Daily fatigue often results not only from physical exhaustion but also from mental tiredness. Persistent tiredness, mood changes, memory issues, and poor concentration can all signal exhaustion. Anxiety can drive the sympathetic nervous system into overdrive, leading to increased heart rate, blood pressure, and muscle tension, ultimately causing you to feel physically and mentally drained.

Magnesium is essential for producing energy in the form of adenosine triphosphate (ATP), necessary for various bodily functions including muscle contraction and energy production. Low energy levels and fatigue are often linked to low magnesium levels.

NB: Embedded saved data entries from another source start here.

--- src/rtl/regfile_dump_ctrl_pkg.sv ---
// Shared definitions for the register-file dump sequencer: FSM state
// encoding and default geometry, also used by the test harness and debug UART.
package regfile_dump_ctrl_pkg;

    localparam int DEF_NUM_REGS = 32;
    localparam int DEF_ADDR_W   = 5;
    localparam int DEF_DATA_W   = 32;

    typedef enum logic [2:0] {
        ST_IDLE   = 3'd0,
        ST_FREEZE = 3'd1,
        ST_READ   = 3'd2,
        ST_OUT    = 3'd3,
        ST_DONE   = 3'd4
    } dump_state_e;

endpackage

--- src/rtl/regfile_dump_ctrl.sv ---
// Register-file dump sequencer. Borrows regfile read port A from the CPU,
// stalls the CPU, and streams r0..r(NUM_REGS-1) out over a valid/ready
// channel one word per READ/OUT pair, then hands the port back.
module regfile_dump_ctrl
    import regfile_dump_ctrl_pkg::*;
#(
    parameter int NUM_REGS = DEF_NUM_REGS,
    parameter int ADDR_W   = DEF_ADDR_W,
    parameter int DATA_W   = DEF_DATA_W
) (
    input  logic              clock,
    input  logic              reset,
    input  logic              start,
    input  logic [ADDR_W-1:0] cpu_rs1,
    output logic [ADDR_W-1:0] rf_rs1,
    input  logic [DATA_W-1:0] rf_dataA,
    output logic              cpu_stall,
    output logic              busy,
    output logic              dump_valid,
    input  logic              dump_ready,
    output logic [ADDR_W-1:0] dump_idx,
    output logic [DATA_W-1:0] dump_data,
    output logic              done
);

    localparam logic [ADDR_W-1:0] LAST_IDX = ADDR_W'(NUM_REGS - 1);

    dump_state_e       state_q, state_d;
    logic [ADDR_W-1:0] idx_q, idx_d;
    logic              dump_valid_q, dump_valid_d;
    logic [ADDR_W-1:0] dump_idx_q, dump_idx_d;
    logic [DATA_W-1:0] dump_data_q, dump_data_d;

    logic accept;
    assign accept = dump_valid_q && dump_ready;

    // State and datapath registers; reset abandons any dump in progress.
    always_ff @(posedge clock or posedge reset) begin
        if (reset) begin
            state_q      <= ST_IDLE;
            idx_q        <= '0;
            dump_valid_q <= 1'b0;
            dump_idx_q   <= '0;
            dump_data_q  <= '0;
        end else begin
            state_q      <= state_d;
            idx_q        <= idx_d;
            dump_valid_q <= dump_valid_d;
            dump_idx_q   <= dump_idx_d;
            dump_data_q  <= dump_data_d;
        end
    end

    // Next-state: one settle cycle, then alternate READ/OUT until the last word is taken.
    always_comb begin
        state_d = state_q;
        case (state_q)
            ST_IDLE:   if (start) state_d = ST_FREEZE;
            ST_FREEZE: state_d = ST_READ;
            ST_READ:   state_d = ST_OUT;
            ST_OUT:    if (accept) state_d = (idx_q == LAST_IDX) ? ST_DONE : ST_READ;
            ST_DONE:   state_d = ST_IDLE;
            default:   state_d = ST_IDLE;
        endcase
    end

    // Index counter and capture register; the word is latched once and held until accepted.
    always_comb begin
        idx_d        = idx_q;
        dump_valid_d = dump_valid_q;
        dump_idx_d   = dump_idx_q;
        dump_data_d  = dump_data_q;
        case (state_q)
            ST_IDLE: begin
                if (start) idx_d = '0;
            end
            ST_READ: begin
                dump_data_d  = rf_dataA;
                dump_idx_d   = idx_q;
                dump_valid_d = 1'b1;
            end
            ST_OUT: begin
                if (accept) begin
                    dump_valid_d = 1'b0;
                    // Saturate on the last register so the index never wraps mid-dump.
                    if (idx_q != LAST_IDX) idx_d = idx_q + ADDR_W'(1);
                end
            end
            default: ;
        endcase
    end

    // Outputs: port ownership mux and stall/busy/done decoded from state.
    always_comb begin
        rf_rs1    = cpu_rs1;
        cpu_stall = 1'b0;
        done      = 1'b0;
        case (state_q)
            ST_FREEZE: cpu_stall = 1'b1;
            ST_READ: begin
                cpu_stall = 1'b1;
                rf_rs1    = idx_q;
            end
            ST_OUT: begin
                cpu_stall = 1'b1;
                rf_rs1    = idx_q;
            end
            ST_DONE: begin
                cpu_stall = 1'b1;
                done      = 1'b1;
            end
            default: ;
        endcase
    end

    assign busy       = cpu_stall;
    assign dump_valid = dump_valid_q;
    assign dump_idx   = dump_idx_q;
    assign dump_data  = dump_data_q;

endmodule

Mood and anxiety are intertwined, with magnesium playing a role in regulating positive neurotransmitters like serotonin and melatonin. A deficiency in magnesium can lower serotonin levels and contribute to major depression, suggesting that magnesium supplementation might help prevent and treat depression.

Anxiety activates the body’s fight-or-flight response, releasing stress hormones that can eventually weaken the immune system. Magnesium helps to keep immune defenses strong by supporting the production of antibodies that target pathogens.

Increasing your magnesium intake is simple and can be done through supplements or topical applications. While the daily recommended intake is 375 mg, higher levels are generally safe, though oral supplements can cause digestive issues. Transdermal magnesium, applied directly to the skin, bypasses the digestive system and is absorbed more efficiently.

Using magnesium oil sprays, lotions, or gels can quickly elevate cellular magnesium levels, improving sleep, reducing anxiety, and boosting overall well-being. For instance, BetterYou offers a range of transdermal magnesium products like Magnesium Oil Sleep Spray and Magnesium Lotion, which have been scientifically shown to improve sleep quality and duration.

Insufficient magnesium can trigger a variety of issues, including poor sleep, exhaustion, low mood, and a weakened immune system. With various options for supplementation, making sure you get enough magnesium can be an effective way to lessen anxiety and improve overall health.